Each grade level at LPES participates in activities related to the year’s book and theme. LPES sixth graders created a puzzle on one of the hallway bulletin boards. Each piece of the puzzle represents a sixth grader. A missing piece in a puzzle disrupts the entire image. It’s a poignant representation of how each of us belongs, fits, and fills an integral role in our various communities.
D38’s role in this community is welcoming and educating students. We’ve done this for decades. The Lewis-Palmer School District 38 administration building, fondly known as Big Red, is 100 years old this year. Though much has changed, capturing the imagination of each student remains our goal. To meet this goal, we must provide safe, welcoming, and inspiring learning experiences.
History constantly provides opportunities to examine the issues of the past within the lens of the present. In a fifth grade classroom at Palmer Lake Elementary School (PLES) last week, I heard the teacher leading a classroom discussion about Ruby Bridges, the first black student to desegregate an all-white elementary school in 1960. This teacher exemplified adaptive, responsive classroom opportunities instead of a prescribed, technical script. These students practiced listening, asking clarifying questions, evaluating, and processing their findings in a conversation and then a writing exercise. Instead of being told what to think or know, they practiced “how to think” skills. Opinions were expressed. Ideas considered. I observed a safe, welcoming, thought-provoking environment.
For 100 years our big red brick building has framed the historic Monument downtown area, welcoming generations of students, inviting them to risk and learn. As an educational community, we practice what we teach. We passionately pursue learning. We constantly assess our strengths and opportunities for improvement. One hundred years equates to an exponential number of lives impacted.
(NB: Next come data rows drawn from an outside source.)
From an optimization exercise on the open Yosys and OpenROAD flow, aimed at small area and a short achievable clock period; shortcuts taken in it are not production practice.
Function was checked by simulation only, so behaviour that the tests miss may differ from the original.
Power figures rest on the tool's default switching activity, not on a simulated workload.

`design/flow/config.mk`:
```
export PLATFORM = sky130hd
export DESIGN_NAME = viking_core
export DESIGN_NICKNAME = viking_core
export VERILOG_FILES = /design/flow/design.v
export SDC_FILE = /design/flow/constraint.sdc
export NUM_CORES = 4
export LEC_CHECK = 0
export CAP_MARGIN = 5
export CORE_MARGIN = 2
export CORE_UTILIZATION = 40
export PLACE_DENSITY = 0.6
export SLEW_MARGIN = 5
```
`design/flow/flow/run.sh`:
```
#!/bin/bash
set -uo pipefail
bash standard.sh SETUP_SLACK_MARGIN=7 finish > standard_make.log 2>&1
status=$?
exit $status
```
`design/flow/standard.sh`:
```
#!/bin/bash
# synth_recipe.tcl (not shown) runs the flow's synth.tcl, then flattens the netlist and writes it again
# the make line also repeats each setting of config.mk as NAME=value (left out here)
make -C /OpenROAD-flow-scripts/flow DESIGN_CONFIG=/design/flow/config.mk WORK_HOME=/design/flow/orfs CLKGATE_MAP_FILE= SYNTH_SCRIPT=/design/flow/synth_recipe.tcl "${@:-finish}"
```
`design/flow/constraint.sdc`:
```
create_clock -name core_clock -period 12.0 [get_ports {clk}]
set_input_delay 2.4000 -clock core_clock [delete_from_list [all_inputs] [get_ports {clk}]]
set_output_delay 2.4000 -clock core_clock [all_outputs]
set_load 0.01 [all_outputs]
```
`design/flow/design.v`:
```
module viking_core (
    input  wire        clk,
    input  wire        rst,           
    input  wire [31:0] budget,        
    output wire        mem_req,
    output wire        mem_we,
    output wire [14:0] mem_addr,
    output wire [23:0] mem_wdata,
    input  wire [23:0] mem_rdata,
    input  wire        mem_ready,
    output wire        done,
    output wire [23:0] reg_a,
    output wire [23:0] reg_b,
    output wire [14:0] reg_x1,
    output wire [14:0] reg_x2,
    output wire [14:0] reg_x3,
    output wire [14:0] reg_pc,
    output wire        flag_overflow,
    output wire        flag_halted,
    output wire [63:0] cost_cycles,
    output wire        diag_valid,
    output wire [5:0]  diag_op,
    output wire [14:0] diag_fa
);
    localparam [5:0] OP_HLT = 6'o00, OP_XEC = 6'o02, OP_STB = 6'o03, OP_STA = 6'o05,
                     OP_ADD = 6'o10, OP_SUB = 6'o11, OP_SKG = 6'o12, OP_SKN = 6'o13,
                     OP_ANA = 6'o15, OP_ORA = 6'o16, OP_ERA = 6'o17,
                     OP_LDB = 6'o23, OP_LDA = 6'o24, OP_JSL = 6'o27,
                     OP_MPY = 6'o34, OP_DIV = 6'o35, OP_ARS = 6'o40, OP_ALS = 6'o41,
                     OP_TAB = 6'o55, OP_LDX = 6'o56, OP_IAB = 6'o57, OP_SIX = 6'o66,
                     OP_JPL = 6'o70, OP_JZE = 6'o71, OP_JMI = 6'o72, OP_JNZ = 6'o73,
                     OP_JMP = 6'o74, OP_NOP = 6'o77;
    localparam [1:0] S_F = 2'd0, S_I = 2'd1, S_E = 2'd2;
    reg [23:0] A, B;
    reg [14:0] X1, X2, X3, P;
    reg        overflow, halted;
    reg [63:0] cycles;
    reg [1:0]  st;
    reg        fresh;      
    reg [5:0]  op;
    reg [1:0]  xsel;
    reg [14:0] ea;
    reg [14:0] N;          
    reg [14:0] N2;         
    reg        skipf;      
    reg [3:0]  depth;
    reg        bstop;      
    reg        az;         
    reg [23:0] M;          
    reg        k_mem, k_wr, k_bad, k_hlt, k_xec, k_jmp, k_jpl, k_jze, k_jmi, k_jnz;
    reg        k_sta, k_stb, k_jsl, k_six1, k_six2, k_six3;
    reg        k_free;     
    reg        w_add, w_dif, w_swap, w_sgn, w_and, w_or, w_xor, w_mpy, w_div, w_dovf;
    reg        wp;
    reg        md_busy, md_div, md_fin, md_sgn, md_cin;
    reg [4:0]  md_cnt;
    reg [23:0] Cr;         
    wire stopped  = halted | bstop;
    wire boundary = (st == S_F) | fresh;
    assign done   = boundary & stopped & ~md_busy & ~wp;
    wire k_sh  = (op == OP_ARS) | (op == OP_ALS), k_als = (op == OP_ALS);
    wire k_lda = (op == OP_LDA), k_ldb = (op == OP_LDB), k_tab = (op == OP_TAB);
    wire k_iab = (op == OP_IAB), k_ldx = (op == OP_LDX);
    wire k_skg = (op == OP_SKG), k_skn = (op == OP_SKN), k_add = (op == OP_ADD);
    wire k_sub = (op == OP_SUB), k_ana = (op == OP_ANA), k_ora = (op == OP_ORA);
    wire k_era = (op == OP_ERA), k_mpy = (op == OP_MPY), k_div = (op == OP_DIV);
    wire k_w   = k_add | k_sub | k_ana | k_ora | k_era | k_mpy | k_div;
    reg [5:0] k_cost;
    always @(*) begin
        if ((op == OP_JPL) | (op == OP_JZE) | (op == OP_JMI) | (op == OP_JNZ)) k_cost = 6'd6;
        else if (k_mpy) k_cost = 6'd28;
        else if (k_div) k_cost = 6'd44;
        else if (k_ldx) k_cost = 6'd5;
        else if (k_mem | k_iab) k_cost = 6'd10;
        else k_cost = 6'd5;
    end
    wire xec_lim = k_xec & (depth == 4'd8);
    wire op_halt = k_hlt | k_bad | xec_lim;
    wire taken   = k_jmp | k_xec | (k_jpl & ~A[23] & ~az) | (k_jze & az) |
                   (k_jmi & A[23]) | (k_jnz & ~az);
    wire [14:0] x_exec = (xsel == 2'd1) ? X1 : (xsel == 2'd2) ? X2 :
                         (xsel == 2'd3) ? X3 : 15'd0;
    wire e_hold  = (fresh & stopped) | (md_busy & ~k_free);
    wire e_act   = (st == S_E) & ~e_hold;
    wire e_go    = e_act & (mem_ready | op_halt);
    wire e_fetch = ~k_mem & ~op_halt;       
    wire sel_ea = (st == S_I) | ((st == S_E) & (k_mem | taken));
    assign mem_addr  = sel_ea ? ea : (skipf ? N2 : N);
    assign mem_req   = (st == S_F) ? ~stopped :
                       (st == S_I) ? ~(fresh & stopped) : (e_act & ~op_halt);
    assign mem_we    = e_act & k_wr;
    assign mem_wdata = ({24{k_sta}} & A) | ({24{k_stb}} & B) | ({24{k_jsl}} & {9'd0, N}) |
                       ({24{k_six1}} & {9'd0, X1}) | ({24{k_six2}} & {9'd0, X2}) |
                       ({24{k_six3}} & {9'd0, X3});
    wire [14:0] addr_inc = mem_addr + 15'd1;
    wire [14:0] addr_in2 = {mem_addr[14:1] + 14'd1, mem_addr[0]};
    wire f_go = ((st == S_F) & ~stopped & mem_ready) | (e_go & e_fetch);
    wire [23:0] rd = mem_rdata;
    wire [5:0]  ro = rd[23:18];
    wire r_hlt = (ro == OP_HLT), r_xec = (ro == OP_XEC), r_stb = (ro == OP_STB),
         r_sta = (ro == OP_STA), r_add = (ro == OP_ADD), r_sub = (ro == OP_SUB),
         r_skg = (ro == OP_SKG), r_skn = (ro == OP_SKN), r_ana = (ro == OP_ANA),
         r_ora = (ro == OP_ORA), r_era = (ro == OP_ERA), r_ldb = (ro == OP_LDB),
         r_lda = (ro == OP_LDA), r_jsl = (ro == OP_JSL), r_mpy = (ro == OP_MPY),
         r_div = (ro == OP_DIV), r_ars = (ro == OP_ARS), r_als = (ro == OP_ALS),
         r_tab = (ro == OP_TAB), r_ldx = (ro == OP_LDX), r_iab = (ro == OP_IAB),
         r_six = (ro == OP_SIX), r_jpl = (ro == OP_JPL), r_jze = (ro == OP_JZE),
         r_jmi = (ro == OP_JMI), r_jnz = (ro == OP_JNZ), r_jmp = (ro == OP_JMP),
         r_nop = (ro == OP_NOP);
    wire r_impl = r_hlt | r_xec | r_stb | r_sta | r_add | r_sub | r_skg | r_skn | r_ana |
                  r_ora | r_era | r_ldb | r_lda | r_jsl | r_mpy | r_div | r_ars | r_als |
                  r_tab | r_ldx | r_iab | r_six | r_jpl | r_jze | r_jmi | r_jnz | r_jmp | r_nop;
    wire r_wr  = r_sta | r_stb | r_jsl | r_six;
    wire r_w   = r_add | r_sub | r_ana | r_ora | r_era | r_mpy | r_div;
    wire r_mem = r_wr | r_w | r_lda | r_ldb | r_skg | r_skn | (r_ldx & (rd[16:15] != 2'd0));
    wire [14:0] ea_x1 = rd[14:0] + X1;
    wire [14:0] ea_x2 = rd[14:0] + X2;
    wire [14:0] ea_x3 = rd[14:0] + X3;
    wire [14:0] ea_f  = (rd[16:15] == 2'd1) ? ea_x1 : (rd[16:15] == 2'd2) ? ea_x2 :
                        (rd[16:15] == 2'd3) ? ea_x3 : rd[14:0];
    wire [5:0]  cost   = k_cost + (k_sh ? {1'b0, ea[4:0]} : 6'd0);
    wire [63:0] cycles_sum = cycles + {58'd0, cost};
    wire [33:0] bo1 = {2'b00, cycles[31:0]};
    wire [33:0] bo2 = {2'b00, ~budget};
    wire [33:0] bo3 = {28'd0, k_cost};
    wire [33:0] bo4 = {29'd0, (k_sh ? ea[4:0] : 5'd0)};
    wire [33:0] bs1 = bo1 ^ bo2 ^ bo3;
    wire [33:0] bc1 = {((bo1 & bo2) | (bo1 & bo3) | (bo2 & bo3)), 1'b0};
    wire [33:0] bs2 = bs1 ^ bc1 ^ bo4;
    wire [33:0] bc2 = {((bs1 & bc1) | (bs1 & bo4) | (bc1 & bo4)), 1'b0};
    wire [33:0] bsum = bs2 + bc2 + 34'd1;
    wire        bstop_sum = (budget != 32'd0) &&
                            ((cycles[63:32] != 32'd0) || (bsum[33:32] != 2'd0));
    wire        rd_zero = (rd[22:0] == 23'd0);
    wire        gt      = A[22:0] > rd[22:0];
    wire        eqm     = A[22:0] == rd[22:0];
    wire        a_neg   = A[23] & ~az;
    wire        r_neg   = rd[23] & ~rd_zero;
    wire        skg_gt  = (~a_neg & r_neg) | (~a_neg & ~r_neg & gt) |
                          (a_neg & r_neg & ~gt & ~eqm);
    wire        skip    = (k_skg & skg_gt) | (k_skn & ~(eqm & (A[23] == rd[23])));
    wire        m_sgn   = k_sub ? ~rd[23] : rd[23];
    wire        eff_sub = A[23] ^ m_sgn;
    wire [22:0] mA = A[22:0], mM = M[22:0];
    wire        mpy_fin  = md_busy & md_fin;
    reg  [23:0] a1, b1;
    reg         c1;
    always @(*) begin
        if (mpy_fin) begin
            a1 = A;            b1 = Cr;          c1 = md_cin;
        end else if (w_swap) begin
            a1 = {1'b0, mM};   b1 = {1'b1, ~mA}; c1 = 1'b1;
        end else if (w_dif) begin
            a1 = {1'b0, mA};   b1 = {1'b1, ~mM}; c1 = 1'b1;
        end else begin
            a1 = {1'b0, mA};   b1 = {1'b0, mM};  c1 = 1'b0;
        end
    end
    wire [24:0] t1 = {1'b0, a1} + {1'b0, b1} + {24'd0, c1};
    wire [23:0] da      = {mA, B[22]};
    wire [24:0] td      = {1'b0, da} + {1'b0, 1'b1, ~mM} + 25'd1;
    wire        dq      = td[24];
    wire [22:0] drem    = dq ? td[22:0] : da[22:0];
    wire [23:0] a2s     = {td[22:0], B[21]};            
    wire [23:0] a2r     = {mA[21:0], B[22], B[21]};     
    wire [24:0] t2s     = {1'b0, a2s} + {1'b0, 1'b1, ~mM} + 25'd1;
    wire [24:0] t2r     = {1'b0, a2r} + {1'b0, 1'b1, ~mM} + 25'd1;
    wire [23:0] a2      = dq ? a2s : a2r;
    wire        dq2     = dq ? t2s[24] : t2r[24];
    wire [22:0] drem2   = dq ? (t2s[24] ? t2s[22:0] : a2s[22:0])
                             : (t2r[24] ? t2r[22:0] : a2r[22:0]);
    wire        d_last  = md_busy & md_div & (md_cnt == 5'd0);
    wire        nz_s    = t2s[24] ? (a2s != {1'b0, mM}) : (a2s != 24'd0);
    wire        nz_r    = t2r[24] ? (a2r != {1'b0, mM}) : (a2r != 24'd0);
    wire        drem_nz = dq ? nz_s : nz_r;
    wire        dq_nz   = dq | dq2 | (B[20:0] != 21'd0);
    wire        mfirst = w_mpy;
    wire [27:0] cs_s   = mfirst ? 28'd0 : {4'd0, A};
    wire [27:0] cs_c   = mfirst ? 28'd0 : {4'd0, Cr};
    wire [27:0] pp0    = {5'd0, mM & {23{B[0]}}};
    wire [27:0] pp1    = {4'd0, mM & {23{B[1]}}, 1'b0};
    wire [27:0] pp2    = {3'd0, mM & {23{B[2]}}, 2'b0};
    wire [27:0] pp3    = {2'd0, mM & {23{B[3]}}, 3'b0};
    wire [27:0] l1s    = cs_s ^ cs_c ^ pp0;
    wire [27:0] l1c    = {((cs_s & cs_c) | (cs_s & pp0) | (cs_c & pp0)), 1'b0};
    wire [27:0] l2s    = pp1 ^ pp2 ^ pp3;
    wire [27:0] l2c    = {((pp1 & pp2) | (pp1 & pp3) | (pp2 & pp3)), 1'b0};
    wire [27:0] l3s    = l1s ^ l1c ^ l2s;
    wire [27:0] l3c    = {((l1s & l1c) | (l1s & l2s) | (l1c & l2s)), 1'b0};
    wire [27:0] l4s    = l3s ^ l3c ^ l2c;
    wire [27:0] l4c    = {((l3s & l3c) | (l3s & l2c) | (l3c & l2c)), 1'b0};
    wire [4:0]  mlow   = {1'b0, l4s[3:0]} + {1'b0, l4c[3:0]} + {4'd0, (mfirst ? 1'b0 : md_cin)};
    wire [23:0] mlo_in = mfirst ? {1'b0, B[22:0]} : B;
    function [22:0] rev23(input [22:0] v);
        integer i;
        begin
            for (i = 0; i < 23; i = i + 1) rev23[i] = v[22 - i];
        end
    endfunction
    wire [22:0] sh_in  = k_als ? rev23(A[22:0]) : A[22:0];
    wire [22:0] sh_r   = sh_in >> ea[4:0];
    wire [22:0] sh_out = k_als ? rev23(sh_r) : sh_r;
    reg [23:0] A_nx, B_nx;
    always @(*) begin
        A_nx = A;
        B_nx = B;
        if (e_go) begin
            if (k_lda) A_nx = rd;
            if (k_ldb) B_nx = rd;
            if (k_sh)  A_nx = {A[23], sh_out};
            if (k_tab) B_nx = A;
            if (k_iab) begin A_nx = B; B_nx = A; end
        end
        if (w_add | w_dif) A_nx = {w_sgn, t1[22:0]};
        if (w_and) A_nx = A & M;
        if (w_or)  A_nx = A | M;
        if (w_xor) A_nx = A ^ M;
        if (w_mpy | (md_busy & ~md_div & ~md_fin)) begin
            A_nx = l4s[27:4];
            B_nx = {mlow[3:0], mlo_in[23:4]};
        end
        if (mpy_fin) begin
            A_nx = {md_sgn, t1[21:0], B[23]};
            B_nx = {md_sgn, B[22:0]};
        end
        if (w_div) begin
            A_nx = {A[23], drem};
            B_nx = {A[23] ^ M[23], B[21:0], dq};
        end
    end
    wire az_nx = (md_busy & md_div) ? ~drem_nz : (A_nx[22:0] == 23'd0);
    reg [23:0] A_d, B_d;
    always @(*) begin
        A_d = A_nx;
        B_d = B_nx;
        if (md_busy & md_div) begin
            A_d = {A[23] & (~d_last | drem_nz), drem2};
            B_d = {B[23] & (~d_last | dq_nz), B[20:0], dq, dq2};
        end
    end
    always @(posedge clk) begin
        if (rst) begin
            A        <= 24'd0;
            B        <= 24'd0;
            az       <= 1'b1;
            X1       <= 15'd0;
            X2       <= 15'd0;
            X3       <= 15'd0;
            P        <= 15'd0;
            N        <= 15'd0;
            N2       <= 15'd1;
            skipf    <= 1'b0;
            overflow <= 1'b0;
            halted   <= 1'b0;
            cycles   <= 64'd0;
            st       <= S_F;
            fresh    <= 1'b0;
            depth    <= 4'd0;
            bstop    <= 1'b0;
            wp       <= 1'b0;
            w_add    <= 1'b0;
            w_dif    <= 1'b0;
            w_swap   <= 1'b0;
            w_and    <= 1'b0;
            w_or     <= 1'b0;
            w_xor    <= 1'b0;
            w_mpy    <= 1'b0;
            w_div    <= 1'b0;
            w_dovf   <= 1'b0;
            md_busy  <= 1'b0;
        end else begin
            A      <= A_d;
            B      <= B_d;
            az     <= az_nx;
            if (e_go) cycles <= cycles_sum;
            if (e_go) bstop  <= bstop_sum;
            if (e_go & op_halt) halted <= 1'b1;
            wp     <= 1'b0;
            w_add  <= 1'b0;
            w_dif  <= 1'b0;
            w_swap <= 1'b0;
            w_and  <= 1'b0;
            w_or   <= 1'b0;
            w_xor  <= 1'b0;
            w_mpy  <= 1'b0;
            w_div  <= 1'b0;
            w_dovf <= 1'b0;
            if ((w_add & t1[23]) | w_dovf) overflow <= 1'b1;
            if (w_mpy | w_div) begin
                md_busy <= 1'b1;
                md_div  <= w_div;
                md_fin  <= 1'b0;
                md_cnt  <= w_div ? 5'd10 : 5'd4;
                md_cin  <= mlow[4];
                Cr      <= l4c[27:4];
            end
            if (md_busy) begin
                md_cnt <= md_cnt - 5'd1;
                if (md_fin) begin
                    md_busy <= 1'b0;
                end else if (!md_div) begin
                    md_cin <= mlow[4];
                    Cr     <= l4c[27:4];
                    if (md_cnt == 5'd0) md_fin <= 1'b1;
                end else if (md_cnt == 5'd0) begin
                    md_busy <= 1'b0;
                end
            end
            if ((st == S_E) && !md_busy) M <= rd;
            if (f_go) begin
                op     <= ro;
                xsel   <= rd[16:15];
                ea     <= ea_f;
                P      <= mem_addr;
                N      <= addr_inc;
                N2     <= addr_in2;
                skipf  <= 1'b0;
                st     <= rd[17] ? S_I : S_E;
                k_mem  <= r_mem;
                k_wr   <= r_wr;
                k_bad  <= ~r_impl;
                k_hlt  <= r_hlt;
                k_xec  <= r_xec;
                k_jmp  <= r_jmp;
                k_jpl  <= r_jpl;
                k_jze  <= r_jze;
                k_jmi  <= r_jmi;
                k_jnz  <= r_jnz;
                k_sta  <= r_sta;
                k_six1 <= r_six & (rd[16:15] == 2'd1);
                k_six2 <= r_six & (rd[16:15] == 2'd2);
                k_six3 <= r_six & (rd[16:15] == 2'd3);
                k_free <= r_xec | r_jmp | r_jsl | r_hlt | ~r_impl | r_ldx | r_nop | r_six;
                k_stb  <= r_stb;
                k_jsl  <= r_jsl;
            end
            case (st)
                S_F: if (f_go) fresh <= 1'b0;
                S_I: if (mem_ready && !(fresh && stopped)) begin
                    ea <= rd[14:0];
                    st <= S_E;
                end
                default: if (e_go) begin
                    depth <= (k_xec & ~xec_lim) ? depth + 4'd1 : 4'd0;
                    if (op_halt) begin
                        st    <= S_F;
                        fresh <= 1'b0;
                        if (!k_hlt) begin P <= N; end
                        else        begin N <= P; end
                    end else if (k_mem) begin
                        st    <= S_F;
                        fresh <= 1'b0;
                        if (k_jsl) begin
                            P  <= addr_inc;
                            N  <= addr_inc;
                            N2 <= addr_in2;
                        end else begin
                            P     <= N;
                            skipf <= skip;
                        end
                        wp     <= k_w;
                        w_add  <= (k_add | k_sub) & ~eff_sub;
                        w_dif  <= (k_add | k_sub) & eff_sub;
                        w_swap <= (k_add | k_sub) & eff_sub & ~gt & ~eqm;
                        w_sgn  <= eff_sub ? (~eqm & (gt ? A[23] : m_sgn))
                                          : (A[23] & ~(az & rd_zero));
                        w_and  <= k_ana;
                        w_or   <= k_ora;
                        w_xor  <= k_era;
                        w_mpy  <= k_mpy;
                        w_div  <= k_div & ~(gt | eqm);
                        w_dovf <= k_div & (gt | eqm);
                        if (k_mpy) md_sgn <= (B[23] ^ rd[23]) & (B[22:0] != 23'd0) & ~rd_zero;
                        if (k_ldx) begin
                            case (xsel)
                                2'd1: X1 <= rd[14:0];
                                2'd2: X2 <= rd[14:0];
                                2'd3: X3 <= rd[14:0];
                                default: ;
                            endcase
                        end
                    end else begin
                        fresh <= ~k_xec;
                    end
                end
            endcase
        end
    end
    assign diag_valid    = e_act & (k_bad | xec_lim);
    assign diag_op       = op;
    assign diag_fa       = P;
    assign reg_a         = A;
    assign reg_b         = B;
    assign reg_x1        = X1;
    assign reg_x2        = X2;
    assign reg_x3        = X3;
    assign reg_pc        = skipf ? N2 : P;
    assign flag_overflow = overflow;
    assign flag_halted   = halted;
    assign cost_cycles   = cycles;
endmodule
```
==> flow_summary.ini, run 1 <==
[setup_path]
crit_chain = or3_4 -> a221oi_4 -> o21ai_2 -> a21oi_2 -> buf_6 -> buf_16 -> buf_8 -> mux2i_4 -> inv_1 -> buf_2
worstSetupStartpointType = flip-flop
max_stage_delay_ns = 0.42
worstSetupEndpointType = output pin
cp.required_ns = 9.60
worst-path-buf-inv = 5
critPathKind = reg2out
cp_max_fo = 5
critical-path-slowest-cell = or3_4
cpLargestDelayFamily = buffers and inverters
arrival_ns = 2.71

[timing]
fin_crit_sh_pct = 42.6
setup_viol = 0
tns_ns = 0
slew_headroom_pct = 22.5
rsz0062_at_grt = true
timing.final.ws_setup_ns = 6.89
min_period_ns = 5.11
hold_viol_final = 0
fin_skew_ns = 0.0445
max_freq_mhz = 196
slew_violations = 0
worst_pin_slew_ns = 1.16

[synthesis]
synth.most_common_cell = nor2_1
postSynthAreaPerCell_um2 = 7.69
ys_ff_latch = 323
synth_top_area_cell = dfxtp_1
ys_async_sr_fraction_pct = 0
syn_nets = 5116
synth_top_area_share_pct = 12.6
yosysWarnings = 1
yosysUniqueCellTypes = 96
synthTopCellsByCount = nor2_1 (505), a21oi_1 (394), nand2_1 (382)
ys_seq_area_share_pct = 20.9
ys_top_cells_by_area = dfxtp_1 (13%), ha_1 (11%), edfxtp_1 (8.3%)
synth-edff-count = 98
ys.flop_type = dfxtp_1
syn_inst = 4633
synth_area_um2 = 35600

[clock_tree]
htreeDepth = 2
cts_root_buffer = clkbuf_16
numCtsBuffers = 42
cts_buffer_depth = 3
cts_sinks = 323
cts_tree = built
cts_hold_buf = 0
insertion_delay_ns = 0.61
path_clk_slew_ns = 0.06

[floorplanning]
io_pins = 297
dieArea_um2 = 91400
coreArea_um2 = 88400
die_y_um = 302
rows = 109
start_util_pct = 40.3
die_x_um = 302

[placed_design]
gp_congestion = 1.03
place_ws_ns = 5.31
port_buffers = 296
dpl.hpwl_mm = 129
placedCellCount = 5942

[status]
status = timing/DRC/antenna clean

[global_routing]
grt_pass1_wl_mm = 261
grt_use_total_pct = 38.7
grt_max_degree = 73
grt-ovfl-total = 0
grt_pass1_vias = 37800
antenna_found_initial = 15

[final_layout]
drive_gt1_share_pct = 14.0
finalNonFillerCells = 6208
fin_nets = 5489
syn_to_final_growth_pct = 24.5
filler_cell_count = 8765

[detailed_routing]
viasPerCell = 6.37
vias = 39600
dr.pass1.iters = 6
ant_nets = 0
drc = 0
detail_route.wirelength_mm = 183
wire_per_inst_um = 29.5
first_iter_violations = 4923

[power]
p_per_area_nw_per_um2 = 94.0
max-vdd-ir-drop_uv = 88.2
cellLeakagePower_nw = 18.4
p_total_w = 0.00417

[min_path]
min_path_type = reg2reg

[job]
drv_cap = 0
through the flow:
stage | instance area (um^2) | hold WS (ns) | util, %
floorplan | 35700 | 0.406 | -
global placement | 40100 | 0.435 | 45.3
detailed placement | 40100 | 0.438 | 45.3
CTS | 43300 | 0.454 | 49.0
global route | 44300 | 0.501 | 50.2
finish | 44300 | 0.467 | 50.2
kinds of logic (layout without fill, tap and decap cells):
group,after synthesis,after routing,synth area share (%)
compound gates,1321,1321,23.7
xor+xnor,214,214,5.26
fa+ha+maj,424,424,17.2
buf+inv,609,1013,6.49
flops,323,323,20.9
mux,124,124,4.62
other cells,0,5,0
simple gates,1618,1619,21.7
Encouraging diversity of thought stretches our hearts and minds and facilitates empathy and understanding. Each generation of students, teachers, and communities encounters challenges. Interestingly, Big Red opened in 1920, just as another pandemic spread, infecting approximately a third of the world’s population. Crisis provides opportunities to creatively overcome challenges. The details of the challenges we face may look different, but for the next century, D38 will continue providing safe, welcoming, and inspiring learning experiences.
I invite each of us to join LPES and PLES students and staff in strengthening our individual and communal “All are Welcome” practices in the ways we take care of each other. In the words of Mantchev, “Because that’s what friends do.” That’s what communities do.